Use a damp towel to wipe your silicone mold clean. Use a dry towel to dry the cavities out completely. Place the silicone mold on a medium sheet pan and set aside.
Add ¾ cup chocolate chunks and the coconut oil to a medium bowl. Microwave for 30 seconds and then stir. Microwave 30 seconds more and stir. The chocolate should be completely melted after you have stirred it well. If there are still some chunks visible, microwave in 10 second increments, removing to thoroughly stir, until melted completely.
Use a small brush (I used silicone) to brush each cavity with the melted chocolate. The chocolate should cover each cavity so that no "holes" are visible. Place in the refrigerator for 30 minutes to chill. Remove from refrigerator and repeat once more until there is a thick chocolate coating all over the inside of each cavity. Return the silicone mold to the refrigerator to chill for another 15 minutes. Place any leftover chocolate mixture (you should have a few tablespoons' worth) into a small saucepan.

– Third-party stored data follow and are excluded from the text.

**config.mk**
```make
export PLATFORM = sky130hd
export DESIGN_NAME = ioex_ctrl
export DESIGN_NICKNAME = d
export VERILOG_FILES = /design/src/hw/ioex_smb_engine.v /design/src/hw/ioex_ctrl.v
export VERILOG_INCLUDE_DIRS = /design/src /design/src/hw
export SDC_FILE = /design/constraint.sdc
export NUM_CORES = 1
export LEC_CHECK = 0
export BUFFER_PORTS_ARGS = -buffer_cell sky130_fd_sc_hd__buf_2
export CAP_MARGIN = 20
export CORE_MARGIN = 2
export CORE_UTILIZATION = 30
export DETAILED_ROUTE_END_ITERATION = 8
export MAX_ROUTING_LAYER = met4
export PLACE_DENSITY = 0.46
export SLEW_MARGIN = 25
export SYNTH_ARGS = -nofsm -noshare
export SYNTH_HDL_FRONTEND = slang
export SYNTH_SLANG_ARGS = --single-unit
```
**constraint.sdc**
```tcl
create_clock -name clk_sys -period 8.7 [get_ports clk_sys]
set_input_delay 0.435 -clock clk_sys [delete_from_list [all_inputs] [get_ports clk_sys]]
set_output_delay 0.435 -clock clk_sys [all_outputs]
set_load 0.005 [all_outputs]
```
**src/hw/ioex_map.vh**
```
// Register map, field layout and timing constants of the expander control.
`ifndef IOEX_MAP_VH
`define IOEX_MAP_VH

// Register byte offsets.
`define IOEX_OFF_INTF      12'h430
`define IOEX_OFF_ADDR_A    12'h434
`define IOEX_OFF_ADDR_B    12'h438
`define IOEX_OFF_IRQ_STAT  12'h440
`define IOEX_OFF_IRQ_MASK  12'h444

// Fields of the interface control register.
`define IOEX_F_DATA    15:0
`define IOEX_B_RELOAD  24
`define IOEX_B_TM      25
`define IOEX_F_SEL     30:28
`define IOEX_B_DONE    31

// Address fields.
`define IOEX_F_ADR0    7:1
`define IOEX_F_ADR2    23:17
`define IOEX_F_ADR4    7:1

// Select codes and expander slots.
`define IOEX_SEL_E0    3'h0
`define IOEX_SEL_E2    3'h2
`define IOEX_SEL_E4    3'h4
`define IOEX_IDX_NONE  2'h3

// Reset values.
`define IOEX_ADDR_RST  7'h00
`define IOEX_DATA_RST  16'h0000
`define IOEX_WORD_RST  32'h0000_0000

// Expander model: pins set in the mask are inputs.
`define IOEX_IN_MASK   16'h00FF
`define IOEX_CMD_IN    8'h00
`define IOEX_CMD_OUT   8'h02
`define IOEX_CMD_CFG   8'h06

// Interrupt status bits.
`define IOEX_IRQ_DONE  0
`define IOEX_IRQ_NACK  1
`define IOEX_IRQ_W     2

// Bus timing: quarter of a 100 kHz bit, rounded up to whole cycles.
`define IOEX_CLK_MHZ   25
`define IOEX_T_QTR_NS  2500
`define IOEX_QTR_CYC   ((`IOEX_T_QTR_NS*`IOEX_CLK_MHZ+999)/1000)
`define IOEX_BIT_LAST  4'h8

// Byte engine operations.
`define IOEX_OP_START  2'h0
`define IOEX_OP_STOP   2'h1
`define IOEX_OP_WR     2'h2
`define IOEX_OP_RD     2'h3

// Byte sources of a sequence step.
`define IOEX_SRC_AW    4'h0
`define IOEX_SRC_AR    4'h1
`define IOEX_SRC_CIN   4'h2
`define IOEX_SRC_COUT  4'h3
`define IOEX_SRC_CCFG  4'h4
`define IOEX_SRC_OLO   4'h5
`define IOEX_SRC_OHI   4'h6
`define IOEX_SRC_DLO   4'h7
`define IOEX_SRC_DHI   4'h8
`define IOEX_SRC_RLO   4'h9
`define IOEX_SRC_RHI   4'hA
`define IOEX_SRC_NONE  4'hB

// First step of each job.
`define IOEX_ST_REFRESH 5'h00
`define IOEX_ST_OUTWR   5'h07
`define IOEX_ST_INIT    5'h0D
`endif

```
**src/hw/ioex_smb_engine.v**
```verilog
// Byte level SMBus master engine with clock stretching support.
`timescale 1ns/1ps
`include "ioex_map.vh"
module ioex_smb_engine (
  input  wire       clk_sys,    // Core clock.
  input  wire       rst_q_b,    // Synchronised reset, active low.
  input  wire       op_go,      // Start one operation, pulse.
  input  wire [1:0] op_code,    // Start, stop, write or read.
  input  wire [7:0] op_tx,      // Byte to send.
  input  wire       op_nack,    // Answer a read with NACK.
  input  wire       scl_in,     // Clock pin level.
  input  wire       sda_in,     // Data pin level.
  output reg        scl_oe_b,   // Clock pin drive, low pulls low.
  output reg        sda_oe_b,   // Data pin drive, low pulls low.
  output reg        op_busy,    // Operation in progress.
  output reg        op_done,    // Operation finished, pulse.
  output reg  [7:0] op_rx,      // Byte received.
  output reg        op_ack_bad  // Write was not acknowledged.
);
  localparam [31:0] QTR_CYC = `IOEX_QTR_CYC;
  wire [7:0] qtr_max = QTR_CYC[7:0] - 8'h01;

  reg       scl_s1_r;
  reg       scl_s2_r;
  reg       sda_s1_r;
  reg       sda_s2_r;
  reg [7:0] div_r;
  reg [1:0] q_r;
  reg [3:0] bit_r;
  reg [1:0] op_r;
  reg [8:0] tx_r;
  reg [8:0] rx_r;
  reg       want_scl;
  reg       want_sda;

  // Pin levels per quarter; a one means the pin is released.
  always @* begin
    want_scl = 1'b1;
    want_sda = 1'b1;
    if (op_busy) begin
      case (op_r)
        `IOEX_OP_START: begin
          want_scl = (q_r == 2'h1) || (q_r == 2'h2);
          want_sda = (q_r == 2'h0) || (q_r == 2'h1);
        end
        `IOEX_OP_STOP: begin
          want_scl = (q_r != 2'h0);
          want_sda = (q_r == 2'h3);
        end
        default: begin
          want_scl = (q_r == 2'h1) || (q_r == 2'h2);
          want_sda = tx_r[8];
        end
      endcase
    end
  end

  // The pins come from another party, so two flops come first.
  always @(posedge clk_sys or negedge rst_q_b) begin
    if (!rst_q_b) begin
      scl_s1_r <= 1'b1;
      scl_s2_r <= 1'b1;
      sda_s1_r <= 1'b1;
      sda_s2_r <= 1'b1;
    end else begin
      scl_s1_r <= scl_in;
      scl_s2_r <= scl_s1_r;
      sda_s1_r <= sda_in;
      sda_s2_r <= sda_s1_r;
    end
  end

  // A released clock that stays low holds the quarter: clock stretching.
  always @(posedge clk_sys or negedge rst_q_b) begin
    if (!rst_q_b) begin
      div_r      <= 8'h00;
      q_r        <= 2'h0;
      bit_r      <= 4'h0;
      op_r       <= 2'h0;
      tx_r       <= 9'h1FF;
      rx_r       <= 9'h000;
      op_busy    <= 1'b0;
      op_done    <= 1'b0;
      op_rx      <= 8'h00;
      op_ack_bad <= 1'b0;
      scl_oe_b   <= 1'b1;
      sda_oe_b   <= 1'b1;
    end else begin
      op_done  <= 1'b0;
      // Between operations the pins keep their last level; releasing them
      // there would put a stray clock pulse or a false stop on the bus.
      if (op_busy) begin
        scl_oe_b <= want_scl;
        sda_oe_b <= want_sda;
      end
      if (!op_busy) begin
        if (op_go) begin
          op_busy <= 1'b1;
          op_r    <= op_code;
          div_r   <= 8'h00;
          q_r     <= 2'h0;
          bit_r   <= 4'h0;
          tx_r    <= (op_code == `IOEX_OP_RD) ? {8'hFF, op_nack}
                                               : {op_tx, 1'b1};
        end
      end else if (div_r != qtr_max) begin
        div_r <= div_r + 8'h01;
      end else if (!(want_scl && !scl_s2_r)) begin
        div_r <= 8'h00;
        q_r   <= q_r + 2'h1;
        if (q_r == 2'h2 && op_r[1])
          rx_r <= {rx_r[7:0], sda_s2_r};
        if (q_r == 2'h3) begin
          if (!op_r[1] || bit_r == `IOEX_BIT_LAST) begin
            op_busy    <= 1'b0;
            op_done    <= 1'b1;
            op_rx      <= rx_r[8:1];
            op_ack_bad <= (op_r == `IOEX_OP_WR) && rx_r[0];
          end else begin
            bit_r <= bit_r + 4'h1;
            tx_r  <= {tx_r[7:0], 1'b1};
          end
        end
      end
    end
  end
endmodule // ioex_smb_engine

```
**src/hw/ioex_ctrl.v**
```verilog
// Control, status and SMBus sequencing for three I/O expanders.
`timescale 1ns/1ps
`include "ioex_map.vh"
module ioex_ctrl (
  input  wire        clk_sys,     // Core clock, 25 MHz.
  input  wire        rst_b,       // Core reset, active low.
  input  wire        fund_rst_b,  // Fundamental reset, active low.
  input  wire [11:0] reg_addr,    // Register byte address.
  input  wire [31:0] reg_wdata,   // Register write data.
  input  wire        reg_wr,      // Write strobe.
  input  wire        reg_rd,      // Read strobe.
  output reg  [31:0] reg_rdata,   // Read data, cycle after strobe.
  input  wire        addr_lock,   // Locks the address fields.
  input  wire [47:0] core_out,    // Core output values, 16 per slot.
  input  wire        scl_in,      // Clock pin level.
  output reg         scl_out,     // Clock pin value, always low.
  output wire        scl_oe_b,    // Clock pin drive, active low.
  input  wire        sda_in,      // Data pin level.
  output reg         sda_out,     // Data pin value, always low.
  output wire        sda_oe_b,    // Data pin drive, active low.
  output reg         irq          // Level interrupt.
);
  reg        core_s1_r;
  reg        core_s2_r;
  reg        fund_s1_r;
  reg        fund_s2_r;
  reg        done_r;
  reg        tm_r;
  reg  [2:0] sel_r;
  reg  [6:0] adr0_r;
  reg  [6:0] adr2_r;
  reg  [6:0] adr4_r;
  reg        seq_busy_r;
  reg  [4:0] step_r;
  reg  [1:0] jidx_r;
  reg        eng_go_r;
  reg  [7:0] rd_lo_r;
  reg  [7:0] rd_hi_r;
  reg        nack_r;
  reg        rd_valid_r; // Job read inputs back; their bits are refreshed.
  reg  [`IOEX_IRQ_W-1:0] stat_r;
  reg  [`IOEX_IRQ_W-1:0] mask_r;
  reg  [`IOEX_IRQ_W-1:0] stat_nxt;
  reg  [7:0] tx_byte;
  reg  [6:0] jaddr;
  reg [31:0] rd_nxt;
  wire       core_rst_b = rst_b & fund_rst_b;
  wire       eng_done;
  wire       eng_busy;
  wire       eng_ack_bad;
  wire [7:0] eng_rx;
  wire[47:0] tdata_flat;
  wire[47:0] pin_flat;
  wire[15:0] in_mask = `IOEX_IN_MASK; // Pins that are expander inputs.

  // Reset release is synchronised; a fundamental reset also resets the core.
  always @(posedge clk_sys or negedge core_rst_b) begin
    if (!core_rst_b) begin
      core_s1_r <= 1'b0;
      core_s2_r <= 1'b0;
    end else begin
      core_s1_r <= 1'b1;
      core_s2_r <= core_s1_r;
    end
  end

  // Separate copy for the sticky fields.
  always @(posedge clk_sys or negedge fund_rst_b) begin
    if (!fund_rst_b) begin
      fund_s1_r <= 1'b0;
      fund_s2_r <= 1'b0;
    end else begin
      fund_s1_r <= 1'b1;
      fund_s2_r <= fund_s1_r;
    end
  end

  // Map a select code onto a slot; reserved codes give no slot.
  function [1:0] sel_to_idx;
    input [2:0] code;
    begin
      case (code)
        `IOEX_SEL_E0: sel_to_idx = 2'h0;
        `IOEX_SEL_E2: sel_to_idx = 2'h1;
        `IOEX_SEL_E4: sel_to_idx = 2'h2;
        default:      sel_to_idx = `IOEX_IDX_NONE;
      endcase
    end
  endfunction

  // Sequence table: end mark, engine operation, byte source.
  function [6:0] step_ent;
    input [4:0] s;
    begin
      case (s)
        5'h00: step_ent = {1'b0, `IOEX_OP_START, `IOEX_SRC_NONE};
        5'h01: step_ent = {1'b0, `IOEX_OP_WR, `IOEX_SRC_AW};
        5'h02: step_ent = {1'b0, `IOEX_OP_WR, `IOEX_SRC_CIN};
        5'h03: step_ent = {1'b0, `IOEX_OP_START, `IOEX_SRC_NONE};
        5'h04: step_ent = {1'b0, `IOEX_OP_WR, `IOEX_SRC_AR};
        5'h05: step_ent = {1'b0, `IOEX_OP_RD, `IOEX_SRC_RLO};
        5'h06: step_ent = {1'b0, `IOEX_OP_RD, `IOEX_SRC_RHI};
        5'h07: step_ent = {1'b0, `IOEX_OP_START, `IOEX_SRC_NONE};
        5'h08: step_ent = {1'b0, `IOEX_OP_WR, `IOEX_SRC_AW};
        5'h09: step_ent = {1'b0, `IOEX_OP_WR, `IOEX_SRC_COUT};
        5'h0A: step_ent = {1'b0, `IOEX_OP_WR, `IOEX_SRC_OLO};
        5'h0B: step_ent = {1'b0, `IOEX_OP_WR, `IOEX_SRC_OHI};
        5'h0C: step_ent = {1'b1, `IOEX_OP_STOP, `IOEX_SRC_NONE};
        5'h0D: step_ent = {1'b0, `IOEX_OP_START, `IOEX_SRC_NONE};
        5'h0E: step_ent = {1'b0, `IOEX_OP_WR, `IOEX_SRC_AW};
        5'h0F: step_ent = {1'b0, `IOEX_OP_WR, `IOEX_SRC_CCFG};
        5'h10: step_ent = {1'b0, `IOEX_OP_WR, `IOEX_SRC_DLO};
        5'h11: step_ent = {1'b0, `IOEX_OP_WR, `IOEX_SRC_DHI};
        default: step_ent = {1'b1, `IOEX_OP_STOP, `IOEX_SRC_NONE};
      endcase
    end
  endfunction

  // Register decode.
  wire wr_intf = reg_wr && (reg_addr == `IOEX_OFF_INTF);
  wire wr_adra = reg_wr && (reg_addr == `IOEX_OFF_ADDR_A);
  wire wr_adrb = reg_wr && (reg_addr == `IOEX_OFF_ADDR_B);
  wire wr_stat = reg_wr && (reg_addr == `IOEX_OFF_IRQ_STAT);
  wire wr_mask = reg_wr && (reg_addr == `IOEX_OFF_IRQ_MASK);
  wire [1:0] wsel_idx = sel_to_idx(reg_wdata[`IOEX_F_SEL]);
  wire [1:0] cur_idx  = sel_to_idx(sel_r);
  wire       wsel_ok  = (wsel_idx != `IOEX_IDX_NONE);

  // A write to an interface register starts at most one job; the refresh
  // trigger wins over a test-mode data write in the same cycle.
  wire req_refresh = wr_intf && reg_wdata[`IOEX_B_RELOAD] && wsel_ok;
  wire req_outwr   = wr_intf && reg_wdata[`IOEX_B_TM] && wsel_ok &&
                     !reg_wdata[`IOEX_B_RELOAD];
  wire req_init    = !addr_lock && ((wr_adra &&
                     (cur_idx == 2'h0 || cur_idx == 2'h1)) ||
                     (wr_adrb && cur_idx == 2'h2));
  wire       req_any   = req_refresh || req_outwr || req_init;
  wire [4:0] req_step  = req_refresh ? `IOEX_ST_REFRESH :
                         req_outwr   ? `IOEX_ST_OUTWR : `IOEX_ST_INIT;
  wire [1:0] req_idx   = req_init ? cur_idx : wsel_idx;

  // Current step decoded.
  wire [6:0] ent     = step_ent(step_r);
  wire       ent_end = ent[6];
  wire [3:0] ent_src = ent[3:0];
  wire       seq_end = seq_busy_r && eng_done && ent_end;
  wire       nack_any = nack_r || eng_ack_bad;

  // Sticky bus addresses: only the fundamental reset clears them.
  always @(posedge clk_sys or negedge fund_s2_r) begin
    if (!fund_s2_r) begin
      adr0_r <= `IOEX_ADDR_RST;
      adr2_r <= `IOEX_ADDR_RST;
      adr4_r <= `IOEX_ADDR_RST;
    end else if (!addr_lock) begin
      if (wr_adra) begin
        adr0_r <= reg_wdata[`IOEX_F_ADR0];
        adr2_r <= reg_wdata[`IOEX_F_ADR2];
      end
      if (wr_adrb)
        adr4_r <= reg_wdata[`IOEX_F_ADR4];
    end
  end

  // Select, test mode and the done flag; a completion beats a clear.
  always @(posedge clk_sys or negedge core_s2_r) begin
    if (!core_s2_r) begin
      sel_r  <= `IOEX_SEL_E0;
      tm_r   <= 1'b0;
      done_r <= 1'b0;
    end else begin
      if (wr_intf) begin
        sel_r <= reg_wdata[`IOEX_F_SEL];
        tm_r  <= reg_wdata[`IOEX_B_TM];
      end
      if (seq_end)
        done_r <= 1'b1;
      else if (wr_intf && reg_wdata[`IOEX_B_DONE])
        done_r <= 1'b0;
    end
  end

  // Per slot: software output values and the last exchanged pin values.
  genvar gi;
  generate
    for (gi = 0; gi < 3; gi = gi + 1) begin : g_slot
      reg  [15:0] tdata_r;
      reg  [15:0] pin_r;
      wire [15:0] outv = tm_r ? tdata_r : core_out[gi*16 +: 16];
      always @(posedge clk_sys or negedge core_s2_r) begin
        if (!core_s2_r) begin
          tdata_r <= `IOEX_DATA_RST;
          pin_r   <= `IOEX_DATA_RST;
        end else begin
          if (wr_intf && wsel_idx == gi)
            tdata_r <= reg_wdata[`IOEX_F_DATA] & ~`IOEX_IN_MASK;
          if (seq_end && jidx_r == gi && step_r == 5'h0C) begin
            pin_r <= (outv & ~`IOEX_IN_MASK) |
                     (pin_r & `IOEX_IN_MASK & {16{!rd_valid_r}}) |
                     ({rd_hi_r, rd_lo_r} & `IOEX_IN_MASK &
                      {16{rd_valid_r}});
          end
        end
      end
      assign tdata_flat[gi*16 +: 16] = outv;
      assign pin_flat[gi*16 +: 16]   = pin_r;
    end
  endgenerate

  // Step sequencer. Requests arriving while a job runs are dropped.
  always @(posedge clk_sys or negedge core_s2_r) begin
    if (!core_s2_r) begin
      seq_busy_r <= 1'b0;
      step_r     <= 5'h00;
      jidx_r     <= 2'h0;
      eng_go_r   <= 1'b0;
      rd_lo_r    <= 8'h00;
      rd_hi_r    <= 8'h00;
      nack_r     <= 1'b0;
      rd_valid_r <= 1'b0;
    end else begin
      eng_go_r <= 1'b0;
      if (!seq_busy_r) begin
        if (req_any) begin
          seq_busy_r <= 1'b1;
          step_r     <= req_step;
          jidx_r     <= req_idx;
          eng_go_r   <= 1'b1;
          nack_r     <= 1'b0;
          rd_valid_r <= 1'b0;
        end
      end else if (eng_done) begin
        if (eng_ack_bad)
          nack_r <= 1'b1;
        if (ent_src == `IOEX_SRC_RLO)
          rd_lo_r <= eng_rx;
        if (ent_src == `IOEX_SRC_RHI) begin
          rd_hi_r    <= eng_rx;
          rd_valid_r <= 1'b1;
        end
        if (ent_end) begin
          seq_busy_r <= 1'b0;
        end else begin
          step_r   <= step_r + 5'h01;
          eng_go_r <= 1'b1;
        end
      end
    end
  end

  // Byte to send for the current step; addresses come from sticky fields.
  always @* begin
    case (jidx_r)
      2'h0:    jaddr = adr0_r;
      2'h1:    jaddr = adr2_r;
      default: jaddr = adr4_r;
    endcase
    case (ent_src)
      `IOEX_SRC_AW:   tx_byte = {jaddr, 1'b0};
      `IOEX_SRC_AR:   tx_byte = {jaddr, 1'b1};
      `IOEX_SRC_CIN:  tx_byte = `IOEX_CMD_IN;
      `IOEX_SRC_COUT: tx_byte = `IOEX_CMD_OUT;
      `IOEX_SRC_CCFG: tx_byte = `IOEX_CMD_CFG;
      `IOEX_SRC_OLO:  tx_byte = tdata_flat[jidx_r*16 +: 8];
      `IOEX_SRC_OHI:  tx_byte = tdata_flat[jidx_r*16+8 +: 8];
      `IOEX_SRC_DLO:  tx_byte = in_mask[7:0];
      `IOEX_SRC_DHI:  tx_byte = in_mask[15:8];
      default:        tx_byte = 8'hFF;
    endcase
  end

  ioex_smb_engine u_eng (
    .clk_sys    (clk_sys),
    .rst_q_b    (core_s2_r),
    .op_go      (eng_go_r),
    .op_code    (ent[5:4]),
    .op_tx      (tx_byte),
    .op_nack    (ent_src == `IOEX_SRC_RHI),
    .scl_in     (scl_in),
    .sda_in     (sda_in),
    .scl_oe_b   (scl_oe_b),
    .sda_oe_b   (sda_oe_b),
    .op_busy    (eng_busy),
    .op_done    (eng_done),
    .op_rx      (eng_rx),
    .op_ack_bad (eng_ack_bad)
  );

  // Sticky event bits; a new event wins over a clearing write.
  always @* begin
    stat_nxt = stat_r;
    if (wr_stat)
      stat_nxt = stat_nxt & ~reg_wdata[`IOEX_IRQ_W-1:0];
    if (seq_end)
      stat_nxt[`IOEX_IRQ_DONE] = 1'b1;
    if (seq_end && nack_any)
      stat_nxt[`IOEX_IRQ_NACK] = 1'b1;
  end

  // Interrupt registers and the level output.
  always @(posedge clk_sys or negedge core_s2_r) begin
    if (!core_s2_r) begin
      stat_r  <= {`IOEX_IRQ_W{1'b0}};
      mask_r  <= {`IOEX_IRQ_W{1'b0}};
      irq     <= 1'b0;
      scl_out <= 1'b0;
      sda_out <= 1'b0;
    end else begin
      stat_r  <= stat_nxt;
      if (wr_mask)
        mask_r <= reg_wdata[`IOEX_IRQ_W-1:0];
      irq     <= |(stat_r & mask_r);
      scl_out <= 1'b0;
      sda_out <= 1'b0;
    end
  end

  // Read mux; the trigger and reserved bits read zero.
  always @* begin
    rd_nxt = `IOEX_WORD_RST;
    case (reg_addr)
      `IOEX_OFF_INTF: begin
        rd_nxt[`IOEX_B_DONE] = done_r;
        rd_nxt[`IOEX_F_SEL]  = sel_r;
        rd_nxt[`IOEX_B_TM]   = tm_r;
        if (cur_idx != `IOEX_IDX_NONE)
          rd_nxt[`IOEX_F_DATA] = pin_flat[cur_idx*16 +: 16];
      end
      `IOEX_OFF_ADDR_A: begin
        rd_nxt[`IOEX_F_ADR0] = adr0_r;
        rd_nxt[`IOEX_F_ADR2] = adr2_r;
      end
      `IOEX_OFF_ADDR_B: rd_nxt[`IOEX_F_ADR4] = adr4_r;
      `IOEX_OFF_IRQ_STAT: rd_nxt[`IOEX_IRQ_W-1:0] = stat_r;
      `IOEX_OFF_IRQ_MASK: rd_nxt[`IOEX_IRQ_W-1:0] = mask_r;
      default: rd_nxt = `IOEX_WORD_RST;
    endcase
  end

  // Read data stands only in the cycle after the strobe.
  always @(posedge clk_sys or negedge core_s2_r) begin
    if (!core_s2_r)
      reg_rdata <= `IOEX_WORD_RST;
    else
      reg_rdata <= reg_rd ? rd_nxt : `IOEX_WORD_RST;
  end
endmodule // ioex_ctrl

```
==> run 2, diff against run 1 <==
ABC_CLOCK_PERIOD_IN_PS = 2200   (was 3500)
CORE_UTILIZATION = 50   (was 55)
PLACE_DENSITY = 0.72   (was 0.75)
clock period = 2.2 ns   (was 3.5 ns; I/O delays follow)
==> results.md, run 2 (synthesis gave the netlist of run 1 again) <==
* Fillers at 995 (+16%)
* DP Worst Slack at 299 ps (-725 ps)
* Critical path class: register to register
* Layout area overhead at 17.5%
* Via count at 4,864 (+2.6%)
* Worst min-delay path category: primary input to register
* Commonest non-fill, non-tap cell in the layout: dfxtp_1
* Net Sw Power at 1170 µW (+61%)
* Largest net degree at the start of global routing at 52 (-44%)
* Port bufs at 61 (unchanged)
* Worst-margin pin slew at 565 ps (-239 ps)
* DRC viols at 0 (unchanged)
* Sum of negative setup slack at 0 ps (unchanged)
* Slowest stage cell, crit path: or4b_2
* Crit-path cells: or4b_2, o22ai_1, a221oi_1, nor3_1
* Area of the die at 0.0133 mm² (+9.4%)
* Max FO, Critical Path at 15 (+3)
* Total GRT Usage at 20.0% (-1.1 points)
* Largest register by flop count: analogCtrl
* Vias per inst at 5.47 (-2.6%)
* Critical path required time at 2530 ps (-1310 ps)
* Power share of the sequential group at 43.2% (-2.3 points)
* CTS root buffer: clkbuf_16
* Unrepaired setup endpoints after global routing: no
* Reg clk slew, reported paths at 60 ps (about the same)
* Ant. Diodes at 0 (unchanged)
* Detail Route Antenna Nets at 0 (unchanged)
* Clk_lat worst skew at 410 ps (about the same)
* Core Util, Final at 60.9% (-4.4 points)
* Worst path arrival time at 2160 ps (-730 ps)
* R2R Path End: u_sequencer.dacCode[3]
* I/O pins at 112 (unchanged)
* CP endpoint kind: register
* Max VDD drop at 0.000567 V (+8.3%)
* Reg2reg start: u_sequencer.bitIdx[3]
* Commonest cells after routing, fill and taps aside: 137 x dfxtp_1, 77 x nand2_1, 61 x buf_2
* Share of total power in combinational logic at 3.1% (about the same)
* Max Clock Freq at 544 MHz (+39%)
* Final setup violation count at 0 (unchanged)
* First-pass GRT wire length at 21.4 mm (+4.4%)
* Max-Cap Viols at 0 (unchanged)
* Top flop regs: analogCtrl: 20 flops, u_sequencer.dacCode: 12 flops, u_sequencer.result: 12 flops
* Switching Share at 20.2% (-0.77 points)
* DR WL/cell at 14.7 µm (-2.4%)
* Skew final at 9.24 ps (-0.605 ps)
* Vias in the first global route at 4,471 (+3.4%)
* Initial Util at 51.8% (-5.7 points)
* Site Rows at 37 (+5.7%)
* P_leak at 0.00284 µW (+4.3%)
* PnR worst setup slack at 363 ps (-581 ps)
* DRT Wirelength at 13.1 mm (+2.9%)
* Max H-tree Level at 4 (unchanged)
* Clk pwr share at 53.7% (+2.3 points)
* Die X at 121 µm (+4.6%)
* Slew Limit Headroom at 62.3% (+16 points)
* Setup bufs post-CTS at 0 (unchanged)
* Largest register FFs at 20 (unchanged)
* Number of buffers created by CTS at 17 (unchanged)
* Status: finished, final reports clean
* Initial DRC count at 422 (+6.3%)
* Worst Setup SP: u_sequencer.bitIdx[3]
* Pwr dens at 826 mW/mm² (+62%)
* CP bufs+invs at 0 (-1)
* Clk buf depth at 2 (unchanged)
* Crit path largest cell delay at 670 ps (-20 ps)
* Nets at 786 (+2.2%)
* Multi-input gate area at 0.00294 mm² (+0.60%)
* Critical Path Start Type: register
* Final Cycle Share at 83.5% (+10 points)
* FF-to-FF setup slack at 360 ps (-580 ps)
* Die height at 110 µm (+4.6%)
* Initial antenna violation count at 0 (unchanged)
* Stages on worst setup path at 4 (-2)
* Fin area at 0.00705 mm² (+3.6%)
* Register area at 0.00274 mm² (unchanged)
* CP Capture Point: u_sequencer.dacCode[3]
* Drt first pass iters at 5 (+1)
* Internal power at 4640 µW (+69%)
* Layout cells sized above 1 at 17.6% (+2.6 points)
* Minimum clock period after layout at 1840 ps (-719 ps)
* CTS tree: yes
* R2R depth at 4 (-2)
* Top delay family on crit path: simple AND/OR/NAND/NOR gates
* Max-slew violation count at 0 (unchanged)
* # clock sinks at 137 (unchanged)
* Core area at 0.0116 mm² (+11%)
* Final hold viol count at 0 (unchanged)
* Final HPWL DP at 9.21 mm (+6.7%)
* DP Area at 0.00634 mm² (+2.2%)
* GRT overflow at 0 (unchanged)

To assemble the sundaes, place two chocolate chip cookies in the center of a small bowl. Carefully remove one chocolate shell from its mold and place it over the cookies. Let sit out at room temperature for 15-20 minutes so that the chocolate shell starts to warm up a bit.
When ready to serve, add 3 tablespoons of milk to the saucepan with the chocolate. Turn the burner on to low and stir until the chocolate and milk are combined and warmed through. Remove from heat.
Add any other sundae topping you would like (ice cream, fresh fruit, chopped nuts, fresh mint, etc.) around the chocolate bomb, leaving the top and sides of the chocolate bomb untouched.
When ready to serve, spoon the warm chocolate sauce mixture over the top of the chocolate shell and watch as the chocolate gives way to the cookies hiding underneath! Serve immediately and enjoy!